Common sense, something all politicians hate. I would back anyone that supported all of these proposals.

Tuesday's show presented the common-sense, no-nonsense Planet Money economic plan — backed by economists of all stripes, but probably toxic to any candidate that might endorse it.
You can still listen to the show, but we've had some requests for a post with our six-step plan spelled out in brief.
So here they are, along with a few words about each of the economists who helped craft it:
Six Policies Economists Love (And Politicians Hate) : Planet Money : NPR


  1. Eliminate the mortgage tax deduction.
  2. End the tax deduction for employers that provide health insurance.
  3. Eliminate corporate income tax.
  4. Eliminate all income and payroll taxes.
  5. Tax carbon emissions.
  6. Legalize marijuana.

If you eliminated all of those, the federal government would be insolvent overnight, unless that was a very high carbon tax. Eliminating of coporate income tax, personal income tax, and payroll tax would eliminate 92% of the federal government income.

Go to a bank and try and get a loan while telling them you have no source of revenue, and let me know how that works out for you.
 
Common sense, something all politicians hate.
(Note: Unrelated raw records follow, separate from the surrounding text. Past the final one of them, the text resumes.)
--- config.mk ---
export PLATFORM = sky130hd
export DESIGN_NAME = srio_type9_stream_sched
export DESIGN_NICKNAME = d
export VERILOG_FILES = /design/src/rtl/srio_type9_stream_sched.sv
export SDC_FILE = /design/constraint.sdc
export NUM_CORES = 1
export LEC_CHECK = 0
export BUFFER_PORTS_ARGS = -buffer_cell sky130_fd_sc_hd__buf_2
export CORE_AREA = 2 2 298 300
export DETAILED_ROUTE_END_ITERATION = 8
export DIE_AREA = 0 0 300 302
export PLACE_DENSITY = 0.38
export SYNTH_ARGS = -nofsm -noshare
export SYNTH_HDL_FRONTEND = slang
export SYNTH_SLANG_ARGS = --single-unit
--- constraint.sdc ---
create_clock -name AXIS_ACLK -period 6.3 [get_ports AXIS_ACLK]
set_clock_uncertainty 0.15 [all_clocks]
set_input_delay 1.89 -clock AXIS_ACLK [delete_from_list [all_inputs] [get_ports AXIS_ACLK]]
set_output_delay 1.89 -clock AXIS_ACLK [all_outputs]
set_load 0.02 [all_outputs]
--- src/rtl/srio_type9_stream_sched.sv ---
// srio_type9_stream_sched: round-robin packet-boundary scheduler feeding one SRIO Type 9 packer from NUM_CH AXI-Stream sources
module srio_type9_stream_sched #(
  parameter int NUM_CH = 4,
  parameter int CNT_W  = 32
) (
  input  logic                 AXIS_ACLK,
  input  logic                 AXIS_ARESETN,
  input  logic [NUM_CH-1:0]    ch_tvalid,
  output logic [NUM_CH-1:0]    ch_tready,
  input  logic [64*NUM_CH-1:0] ch_tdata,
  input  logic [NUM_CH-1:0]    ch_tlast,
  input  logic [16*NUM_CH-1:0] ch_stream_id,
  input  logic [16*NUM_CH-1:0] ch_length,
  input  logic [8*NUM_CH-1:0]  ch_cos,
  input  logic [32*NUM_CH-1:0] ch_srcdest,
  input  logic [NUM_CH-1:0]    ch_enable,
  input  logic                 ctrl_enable,
  input  logic                 ctrl_abort,
  output logic                 pk_tvalid,
  output logic [63:0]          pk_tdata,
  output logic                 pk_tlast,
  input  logic                 pk_tready,
  input  logic                 pk_m_tvalid,
  input  logic                 pk_m_tready,
  input  logic                 pk_m_tlast,
  output logic [31:0]          pk_cmd,
  output logic [15:0]          pk_stream_id,
  output logic [15:0]          pk_length,
  output logic [7:0]           pk_cos,
  output logic [31:0]          pk_srcdest,
  output logic [2:0]           grant_id,
  output logic                 busy,
  output logic                 pkt_done,
  output logic [CNT_W-1:0]     pkt_count
);
  localparam int IW = $clog2(NUM_CH);
  localparam int CW = IW + 1;
  typedef enum logic [1:0] {IDLE, GRANT, PASS, DRAIN} state_t;
  state_t state, state_d;
  logic [IW-1:0] gnt, rr, sel, gnt_nxt;
  logic [CW-1:0] c;
  logic [12:0] cnt, w;
  logic [NUM_CH-1:0] elig;
  logic found, pass, in_fire, m_fire, done_ev, start_q, reset_q;
  logic [63:0] dat [NUM_CH];
  logic [15:0] sid [NUM_CH];
  logic [15:0] len [NUM_CH];
  logic [7:0]  cos [NUM_CH];
  logic [31:0] sd  [NUM_CH];
  genvar i;
  for (i = 0; i < NUM_CH; i++) begin : g_ch
    assign dat[i]  = ch_tdata[64*i +: 64];
    assign sid[i]  = ch_stream_id[16*i +: 16];
    assign len[i]  = ch_length[16*i +: 16];
    assign cos[i]  = ch_cos[8*i +: 8];
    assign sd[i]   = ch_srcdest[32*i +: 32];
    assign elig[i] = ch_enable[i] & ch_tvalid[i] & (len[i] != 16'd0) & ctrl_enable;
  end
  // Search from the rr pointer, wrapping modulo NUM_CH; the first eligible channel wins
  always_comb begin
    found = 1'b0;
    sel = rr;
    c = '0;
    for (int k = 0; k < NUM_CH; k++) begin
      c = CW'(rr) + CW'(k);
      c = (c >= CW'(NUM_CH)) ? c - CW'(NUM_CH) : c;
      if (!found && elig[c[IW-1:0]]) begin
        found = 1'b1;
        sel = c[IW-1:0];
      end
    end
  end
  assign pass      = state == PASS;
  assign pk_tvalid = pass & ch_tvalid[gnt];
  assign pk_tdata  = pass ? dat[gnt] : 64'd0;
  assign pk_tlast  = pass & (ch_tlast[gnt] | (cnt + 13'd1 == w));
  assign ch_tready = pass ? (NUM_CH'(pk_tready) << gnt) : '0;
  assign in_fire   = pk_tvalid & pk_tready;
  assign m_fire    = pk_m_tvalid & pk_m_tready & pk_m_tlast;
  // A packer tlast only closes our packet once we are draining; earlier ones belong to the previous packet
  assign done_ev   = (state == DRAIN) & m_fire & ~ctrl_abort;
  assign gnt_nxt   = (gnt == IW'(NUM_CH - 1)) ? '0 : gnt + IW'(1);
  assign busy      = state != IDLE;
  assign grant_id  = 3'(gnt);
  assign pk_cmd    = {30'd0, reset_q, start_q};
  always_comb begin
    state_d = state;
    case (state)
      IDLE:    state_d = found ? GRANT : IDLE;
      GRANT:   state_d = PASS;
      PASS:    state_d = (in_fire & pk_tlast) ? DRAIN : PASS;
      DRAIN:   state_d = m_fire ? IDLE : DRAIN;
      default: state_d = IDLE;
    endcase
    if (ctrl_abort) state_d = IDLE;
  end
  always_ff @(posedge AXIS_ACLK or negedge AXIS_ARESETN)
    if (!AXIS_ARESETN) state <= IDLE;
    else state <= state_d;
  always_ff @(posedge AXIS_ACLK or negedge AXIS_ARESETN) begin
    if (!AXIS_ARESETN) begin
      gnt <= '0;
      rr <= '0;
      cnt <= '0;
      w <= '0;
      pk_stream_id <= '0;
      pk_length <= '0;
      pk_cos <= '0;
      pk_srcdest <= '0;
      pkt_done <= 1'b0;
      pkt_count <= '0;
      start_q <= 1'b0;
      reset_q <= 1'b0;
    end else begin
      start_q <= ctrl_enable;
      reset_q <= ctrl_abort;
      pkt_done <= done_ev;
      if (done_ev) pkt_count <= pkt_count + CNT_W'(1);
      if (state == IDLE && state_d == GRANT) begin
        gnt <= sel;
        pk_stream_id <= sid[sel];
        pk_length <= len[sel];
        pk_cos <= cos[sel];
        pk_srcdest <= sd[sel];
        w <= len[sel][15:3] + {12'd0, |len[sel][2:0]};
      end
      if (state == GRANT) cnt <= '0;
      else if (pass & in_fire) cnt <= cnt + 13'd1;
      if (state != IDLE && state_d == IDLE) rr <= gnt_nxt;
    end
  end
endmodule

# Word level (Yosys, flattened, before mapping)
# Index checks and enable logic that the tools add are counted.
# totals
input_bits,564
regBits,139
ramBits,0
word_cells,133
out_inout_bits,211
n_memories,0
romBits,0
latch_bits,0
# classes
n_mux,49
n_eq_ne,6
multipliers,0
n_reduce_logical,17
bitwise,25
addsub,11
n_lt_le_gt_ge,11
shift,1
div,0
# ops
op,count
$mux 64,3
$bmux 64 s2,1
$bmux 16 s2,2
$bmux 32 s2,1
$mux 16,4
$mux 32,2
$reduce_bool 16->1,4
$add 32x1->32 const B,1
$mux 13,2
$mux 2,11
$and 1x1->1,21
$bmux 8 s2,1
$mux 8,2
$ge 3x3->1 const B,5
$lt 2x3->1 const B,5
$add 13x1->13,1
$add 13x1->13 const B,1
$eq 13x13->1,1
$bmux 1 s2,6
$mux 1,12
$pmux 2 s4,1
$sub 2x1->2 const B,4
$add 2x2->3 const B,2
$eq 2x2->1 const B,3
other kinds (14),24

# Logic depth before layout (Yosys ltp)
# Gate-level depths: netlist of the first run.
# logic_depth
word_depth,21
mapped_depth,18
depth_no_buf,15

# Worst setup path after synthesis of the first run
# Ideal clock, no wire load.
# synth_path
kind,in2reg
from,in ch_length[19]
to,reg w[6]
path_stages,17
setup_time_ns,0.130
path_buffers,2
path_slack_ns,1.159
t_arrival_ns,4.861
required_ns,6.020
cell_sequence,nor4_1 nand4_1 and4_4 or3_4 a41oi_4 buf_6 clkbuf_1 nand2_1 nand3_1 o21ai_0 nand3_1 ha_1 ha_1 nand2_1 nor3b_1 xnor2_1 o21ai_1
# synth_between
elab_chain_cells,21
word_cells_on_any_way,36
classes_between,add/sub: 1; eq/ne: 1; mux: 22; bitwise: 3; reduce/logical: 9
# synth_lines
item,line,text
"start, declared",13,"input logic [16*NUM_CH-1:0] ch_length,"
$reduce_bool 16->1,57,assign elig[i] = ch_enable[i] & ch_tvalid[i] & (len[i] != 16'd0) & ctrl_enable;
$and 1x1->1 (2 in series),57,
$bmux 1 s2,67,if (!found && elig[c[IW-1:0]]) begin
$mux 1 (not written as such),67,
$mux 1,67,
$logic_not 1->1,67,
$logic_and 1x1->1,67,
$mux 1,67,
(+3 left out),n/a,
$logic_not 1->1,67,
$logic_and 1x1->1,67,
$mux 2,67,
$not 2->3 (not written as such),125,"w <= len[sel][15:3] + {12'd0, |len[sel][2:0]};"
$bmux 16 s2,125,
$mux 16 (not written as such) (2 in series),125,
$reduce_or 3->1,125,
$add 13x1->13,125,
"end signal, assigned",125,
"end, declared",42,"logic [12:0] cnt, w;"
# Parallel ways exist; a longest one is shown, timed or not. The select of a mux whose other input is x is not followed.
# A chain may end at the register's enable or synchronous reset.

# Worst setup path after layout of the first run
# layout_path
from,in ch_tlast[3]
to,out pk_tlast
# layout_between
elab_chain_cells,4
# layout_lines
item,line,text
"start, declared",11,"input logic [NUM_CH-1:0] ch_tlast,"
$bmux 1 s2,76,assign pk_tlast = pass & (ch_tlast[gnt] | (cnt + 13'd1 == w));
$mux 1 (not written as such),76,
$or 1x1->1,76,
$and 1x1->1,76,
"end, declared",21,"output logic pk_tlast,"
# No other way between the ends. The select of a mux whose other input is x is not followed.

==> results of run 1 <==
## path summary, 6_finish.rpt
kind / from / to / slack (ps) / cells past startpoint
min reg2reg: pk_srcdest[25] / pk_srcdest[25] / 320 / 2
min in group asynchronous: AXIS_ARESETN / pk_length[10] / 1370 / 2
max: ch_tlast[3] / pk_tlast / 1150 / 5
max reg2reg: state[0] / pkt_count[31] / 2980 / 8
min: pk_srcdest[25] / pk_srcdest[25] / 320 / 2
max in group asynchronous: AXIS_ARESETN / pk_length[2] / 3910 / 2
## synthesized netlist by cell type (12+ instances only)
master / number
nand2_1: 411
o21ai_0: 141
dfrtp_1: 139
nand3_1: 79
mux4_2: 76
and2_1: 65
clkbuf_1: 63
xnor2_1: 44
buf_4: 34
nor2_1: 30
xor2_1: 24
nor4_1: 18
mux2_2: 16
buf_2: 13
and3_1: 12
## final cells by class
type / count / area, µm²
Multi-Input combinational cell: 1033 / 6675
Sequential cell: 139 / 3486
Clock inverter: 12 / 138.9
Tap cell: 1165 / 1458
Fill cell: 10110 / 71400
Antenna cell: 6 / 15.01
Inverter: 4 / 15.01
Timing Repair Buffer: 760 / 3928
Clock buffer: 20 / 436.7
## logic make-up after synthesis
group,after synthesis,share of synthesized area (%)
compound gates,172,8.754
xor+xnor,68,5.608
fa+ha+maj,5,0.5891
buf+inv,126,5.879
flops,139,32.75
mux,96,18.19
other cells,1,0.03531
simple gates,661,28.19
## flip-flops by register name, summed over array words and instances, names as in the netlist
| name | flops |
|---|---|
| pk_srcdest | 32 |
| pkt_count | 32 |
| pk_length | 16 |
| pk_stream_id | 16 |
| cnt | 13 |
| w | 13 |
| pk_cos | 8 |
| gnt | 2 |
| rr | 2 |
| state | 2 |
| pkt_done | 1 |
| reset_q | 1 |
| start_q | 1 |
## stage by stage
step / cells / setup WS, ps
2_1_floorplan: 1298 / 1159
3_3_place_gp: 3101 / 635.5
3_5_place_dp: 3101 / 692.5
4_1_cts: 3133 / 1161
5_1_grt: 3135 / 789.7
6_report: 3139 / 1153
## tightest hold or removal path: stages (launching register included)
cell and delay, ps:
dfrtp_1 340, nand2_1 40, o21ai_0 50
## power breakdown
group	switching, µW	internal [µW]
combinational	2040	1330
sequential	313	1180
clock	478	587
## metal layers
metal  share of wire (%)  global-route usage (%)  up-vias
met2                  43                   18.66      584
met1                  46                   18.41     5570
met5               0.038                       0        -
li1                    -                       -     5692
met3                 8.9                   3.943       50
met4                 1.6                   3.036        4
I would back anyone that supported all of these proposals.

Tuesday's show presented the common-sense, no-nonsense Planet Money economic plan — backed by economists of all stripes, but probably toxic to any candidate that might endorse it.
You can still listen to the show, but we've had some requests for a post with our six-step plan spelled out in brief.
So here they are, along with a few words about each of the economists who helped craft it:
Six Policies Economists Love (And Politicians Hate) : Planet Money : NPR



  1. Eliminate the mortgage tax deduction.
  2. End the tax deduction for employers that provide health insurance.
  3. Eliminate corporate income tax.
  4. Eliminate all income and payroll taxes.
  5. Tax carbon emissions.
  6. Legalize marijuana.

If you eliminated all of those, the federal government would be insolvent overnight, unless that was a very high carbon tax. Eliminating of coporate income tax, personal income tax, and payroll tax would eliminate 92% of the federal government income.

Go to a bank and try and get a loan while telling them you have no source of revenue, and let me know how that works out for you.
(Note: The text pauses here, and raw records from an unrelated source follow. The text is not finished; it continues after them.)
==> config.mk <==
export PLATFORM = sky130hd
export DESIGN_NAME = axi_inf_write_state_core_flat
export DESIGN_NICKNAME = d
export VERILOG_FILES = /design/src/rtl/axi_inf_write_state_core_if.sv /design/src/rtl/axi_inf_write_state_core.sv /design/src/flat_wrapper.sv
export SDC_FILE = /design/constraint.sdc
export NUM_CORES = 1
export LEC_CHECK = 0
export CAP_MARGIN = 25
export CORE_AREA = 2 2 258 260
export DETAILED_ROUTE_END_ITERATION = 16
export DIE_AREA = 0 0 260 262
export RECOVER_POWER = 25
export SLEW_MARGIN = 15
export SYNTH_ARGS = -nofsm -noshare
export SYNTH_HDL_FRONTEND = slang
export SYNTH_SLANG_ARGS = --single-unit
==> constraint.sdc <==
create_clock -name axi_aclk -period 2.4 [get_ports axi_aclk]
set_input_delay 0.6 -clock axi_aclk [delete_from_list [all_inputs] [get_ports axi_aclk]]
set_output_delay 0.6 -clock axi_aclk [all_outputs]
set_load 0.03 [all_outputs]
You can tell them you smoke marijuana, then it's okay.
 
I find most high paid economists have learned the same things that newspeople have. If you want the big bucks you have to become political. This takes away any rationality they have as they start with a political point in mind and then try to justify it instead of trying to understand the system. This is why you will find experts who say completely contradicting things depending on who pays their bills. It is the same problem with polls, the medical industry, psychology, and a number of places where they could have a scientific basis but chose their desire for profit over accuracy. They have the same possibility of being correct as a stopped watch.
 
  1. Eliminate the mortgage tax deduction.
  2. End the tax deduction for employers that provide health insurance.
  3. Eliminate corporate income tax.
  4. Eliminate all income and payroll taxes.
  5. Tax carbon emissions.
  6. Legalize marijuana.

Tax carbon emissions??? That seems like an outlier in an otherwise excellent list.
 
If you eliminated all of those, the federal government would be insolvent overnight, unless that was a very high carbon tax. Eliminating of coporate income tax, personal income tax, and payroll tax would eliminate 92% of the federal government income.
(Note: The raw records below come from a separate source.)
File: config.mk
export PLATFORM = sky130hd
export DESIGN_NAME = bconv_stream
export DESIGN_NICKNAME = d
export VERILOG_FILES = /design/src/rtl/bconv_stream.sv
export SDC_FILE = /design/constraint.sdc
export NUM_CORES = 1
export LEC_CHECK = 0
export ABC_AREA = 1
export CORE_UTILIZATION = 62
export CTS_BUF_LIST = sky130_fd_sc_hd__clkbuf_8
export DETAILED_ROUTE_END_ITERATION = 8
export PLACE_DENSITY = 0.83
export SYNTH_ARGS = -nofsm -noshare
export SYNTH_HDL_FRONTEND = slang
export SYNTH_SLANG_ARGS = --single-unit
File: constraint.sdc
create_clock -name clk -period 6.4 [get_ports clk]
set_input_delay 1.28 -clock clk [delete_from_list [all_inputs] [get_ports clk]]
set_output_delay 1.28 -clock clk [all_outputs]
set_load 0.02 [all_outputs]
File: src/rtl/bconv_stream.sv
// bconv_stream: streaming KxK binary convolution engine.
// Pixels arrive one per valid/ready handshake in row-major order. K-1 line
// buffers supply the upper rows of a KxK sliding window. Every pixel that
// completes a full window produces NUM_CH popcount sums (AND or XNOR against
// the loaded kernels) plus their thresholded binary activations. The result
// is held in a single output register that feeds the next layer.
module bconv_stream #(
    parameter int IMG_W  = 28,
    parameter int IMG_H  = 28,
    parameter int K      = 3,
    parameter int NUM_CH = 4,
    parameter int CNT_W  = $clog2(K*K+1),
    parameter int THRESH = 5
) (
    input  logic                      clk,
    input  logic                      rst,
    input  logic                      mode,
    input  logic                      kern_we,
    input  logic [$clog2(NUM_CH)-1:0] kern_ch,
    input  logic [K*K-1:0]            kern_data,
    input  logic                      pix_valid,
    input  logic                      pix_data,
    output logic                      pix_ready,
    output logic                      out_valid,
    input  logic                      out_ready,
    output logic [NUM_CH*CNT_W-1:0]   out_sum,
    output logic [NUM_CH-1:0]         out_bin,
    output logic                      out_last,
    output logic                      busy,
    output logic                      kern_err
);

    localparam int KK    = K * K;
    localparam int CH_W  = $clog2(NUM_CH);
    localparam int COL_W = $clog2(IMG_W);
    localparam int ROW_W = $clog2(IMG_H);

    localparam logic [COL_W-1:0] COL_LAST = COL_W'(IMG_W - 1);
    localparam logic [ROW_W-1:0] ROW_LAST = ROW_W'(IMG_H - 1);
    localparam logic [COL_W-1:0] COL_MIN  = COL_W'(K - 1);
    localparam logic [ROW_W-1:0] ROW_MIN  = ROW_W'(K - 1);

    // Position of the next pixel to be accepted
    logic [COL_W-1:0] col_q, col_d;
    logic [ROW_W-1:0] row_q, row_d;

    // Line buffer j holds the last IMG_W pixels entering it; its MSB is the
    // pixel at the same column, j+1 rows above the incoming pixel.
    logic [IMG_W-1:0] lb_q [K-1];

    // Sliding window, bit [r*K+c]: row r (0 = top), col c (0 = left)
    logic [KK-1:0] win_q, win_d;

    // New right-hand window column, index r = window row
    logic [K-1:0] col_in;

    // Loaded kernels
    logic [KK-1:0] kern_q [NUM_CH];

    // Output register
    logic                    out_valid_q;
    logic [NUM_CH*CNT_W-1:0] out_sum_q, sum_d;
    logic [NUM_CH-1:0]       out_bin_q, bin_d;
    logic                    out_last_q;

    logic busy_q;
    logic kern_err_q;

    logic accept;
    logic win_done;
    logic frame_end;
    logic frame_first;
    logic out_hs;
    logic kern_ok;
    logic kern_rej;

    // Count the set bits of a window-sized vector
    function automatic logic [CNT_W-1:0] popcount(input logic [KK-1:0] v);
        logic [CNT_W-1:0] n;
        n = '0;
        for (int i = 0; i < KK; i++) begin
            n = n + {{(CNT_W-1){1'b0}}, v[i]};
        end
        return n;
    endfunction

    // One channel's match count: AND-popcount (mode 0) or XNOR-popcount (mode 1)
    function automatic logic [CNT_W-1:0] chan_sum(input logic [KK-1:0] w,
                                                  input logic [KK-1:0] k,
                                                  input logic          xnor_mode);
        logic [KK-1:0] m;
        m = xnor_mode ? ~(w ^ k) : (w & k);
        return popcount(m);
    endfunction

    // Binary activation: set when the count reaches the threshold
    function automatic logic binarise(input logic [CNT_W-1:0] s);
        return {{(32-CNT_W){1'b0}}, s} >= 32'(THRESH);
    endfunction

    // Handshake and position-derived control
    always_comb begin
        pix_ready   = !rst && (!out_valid_q || out_ready);
        accept      = pix_valid && pix_ready;
        out_hs      = out_valid_q && out_ready;
        win_done    = accept && (row_q >= ROW_MIN) && (col_q >= COL_MIN);
        frame_end   = (row_q == ROW_LAST) && (col_q == COL_LAST);
        frame_first = (row_q == '0) && (col_q == '0);
        kern_ok     = kern_we && !busy_q && ({{(32-CH_W){1'b0}}, kern_ch} < 32'(NUM_CH));
        kern_rej    = kern_we && !kern_ok;
    end

    // Raster counters: column wraps into the next row, last pixel wraps the frame
    always_comb begin
        col_d = col_q;
        row_d = row_q;
        if (accept) begin
            if (col_q == COL_LAST) begin
                col_d = '0;
                row_d = (row_q == ROW_LAST) ? '0 : row_q + 1'b1;
            end else begin
                col_d = col_q + 1'b1;
            end
        end
    end

    // Next window: shift left one column, new column from line buffers + pixel
    always_comb begin
        col_in      = '0;
        col_in[K-1] = pix_data;
        for (int r = 0; r < K-1; r++) begin
            col_in[r] = lb_q[K-2-r][IMG_W-1];
        end
        win_d = '0;
        for (int r = 0; r < K; r++) begin
            for (int c = 0; c < K-1; c++) begin
                win_d[r*K+c] = win_q[r*K+c+1];
            end
            win_d[r*K+K-1] = col_in[r];
        end
    end

    // Per-channel sums and activations for the window the current pixel completes
    always_comb begin
        sum_d = '0;
        bin_d = '0;
        for (int ch = 0; ch < NUM_CH; ch++) begin
            sum_d[ch*CNT_W +: CNT_W] = chan_sum(win_d, kern_q[ch], mode);
            bin_d[ch]                = binarise(sum_d[ch*CNT_W +: CNT_W]);
        end
    end

    // Pixel-path state: counters, window and line buffers advance only on accept
    always_ff @(posedge clk) begin
        if (rst) begin
            col_q <= '0;
            row_q <= '0;
            win_q <= '0;
            for (int j = 0; j < K-1; j++) begin
                lb_q[j] <= '0;
            end
        end else if (accept) begin
            col_q <= col_d;
            row_q <= row_d;
            win_q <= win_d;
            // Line buffer j is fed by the window column entering row K-1-j
            for (int j = 0; j < K-1; j++) begin
                lb_q[j] <= {lb_q[j][IMG_W-2:0], col_in[K-1-j]};
            end
        end
    end

    // Kernel store; writes only between frames, rejected writes flag an error
    always_ff @(posedge clk) begin
        if (rst) begin
            kern_err_q <= 1'b0;
            for (int ch = 0; ch < NUM_CH; ch++) begin
                kern_q[ch] <= '0;
            end
        end else begin
            kern_err_q <= kern_rej;
            for (int ch = 0; ch < NUM_CH; ch++) begin
                if (kern_ok && (kern_ch == CH_W'(ch))) begin
                    kern_q[ch] <= kern_data;
                end
            end
        end
    end

    // Output register: load on window completion, otherwise drain on handshake
    always_ff @(posedge clk) begin
        if (rst) begin
            out_valid_q <= 1'b0;
            out_sum_q   <= '0;
            out_bin_q   <= '0;
            out_last_q  <= 1'b0;
        end else if (win_done) begin
            out_valid_q <= 1'b1;
            out_sum_q   <= sum_d;
            out_bin_q   <= bin_d;
            out_last_q  <= frame_end;
        end else if (out_ready) begin
            out_valid_q <= 1'b0;
        end
    end

    // Frame activity: a new frame's first pixel wins over the previous frame's end
    always_ff @(posedge clk) begin
        if (rst) begin
            busy_q <= 1'b0;
        end else if (accept && frame_first) begin
            busy_q <= 1'b1;
        end else if (out_hs && out_last_q) begin
            busy_q <= 1'b0;
        end
    end

    assign out_valid = out_valid_q;
    assign out_sum   = out_sum_q;
    assign out_bin   = out_bin_q;
    assign out_last  = out_last_q;
    assign busy      = busy_q;
    assign kern_err  = kern_err_q;

endmodule

==> results of run 1 <==
==> cells in the mapped netlist (4+ instances only) <==
| cell | instances | area, sq um |
|---|---|---|
| edfxtp_1 | 92 | 2760 |
| o21ai_0 | 52 | 260 |
| ha_1 | 50 | 626 |
| nand4_2 | 4 | 50.1 |
| nor2_1 | 154 | 578 |
| nand2_1 | 109 | 409 |
| inv_1 | 137 | 514 |
| nor3_1 | 4 | 20.0 |
| dfxtp_1 | 40 | 801 |
| clkbuf_1 | 8 | 30.0 |
| nand3_1 | 23 | 115 |
| a21oi_1 | 7 | 35.0 |
| fa_1 | 20 | 400 |
| buf_2 | 8 | 40.0 |
==> tightest hold or removal path: cells and delay by family (launching register included) <==
family / cells / cell delay [ns]
simple gates: 3 / 0.12
buf+inv: 1 / 0.05
flops: 1 / 0.31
Go to a bank and try and get a loan while telling them you have no source of revenue, and let me know how that works out for you.

We should implement the fair tax. The bottom line is that every tax in the end except the death tax is a tax on economic activity. By taxing all of the offshoots of it, we give politicians power and people incentive to avoid taxes. A simple tax on what in the end is the source of all taxes would be so efficient that it would trigger an economic explosion.
 
Common sense, something all politicians hate. I would back anyone that supported all of these proposals.

Tuesday's show presented the common-sense, no-nonsense Planet Money economic plan — backed by economists of all stripes, but probably toxic to any candidate that might endorse it.
You can still listen to the show, but we've had some requests for a post with our six-step plan spelled out in brief.
So here they are, along with a few words about each of the economists who helped craft it:
Six Policies Economists Love (And Politicians Hate) : Planet Money : NPR


  1. Eliminate the mortgage tax deduction.
  2. End the tax deduction for employers that provide health insurance.
  3. Eliminate corporate income tax.
  4. Eliminate all income and payroll taxes.
  5. Tax carbon emissions.
  6. Legalize marijuana.

If you eliminated all of those, the federal government would be insolvent overnight, unless that was a very high carbon tax. Eliminating of coporate income tax, personal income tax, and payroll tax would eliminate 92% of the federal government income.

Go to a bank and try and get a loan while telling them you have no source of revenue, and let me know how that works out for you.

The guy with who thinks he can fool us that he is non partisan is the first to step in and say the idea is bad.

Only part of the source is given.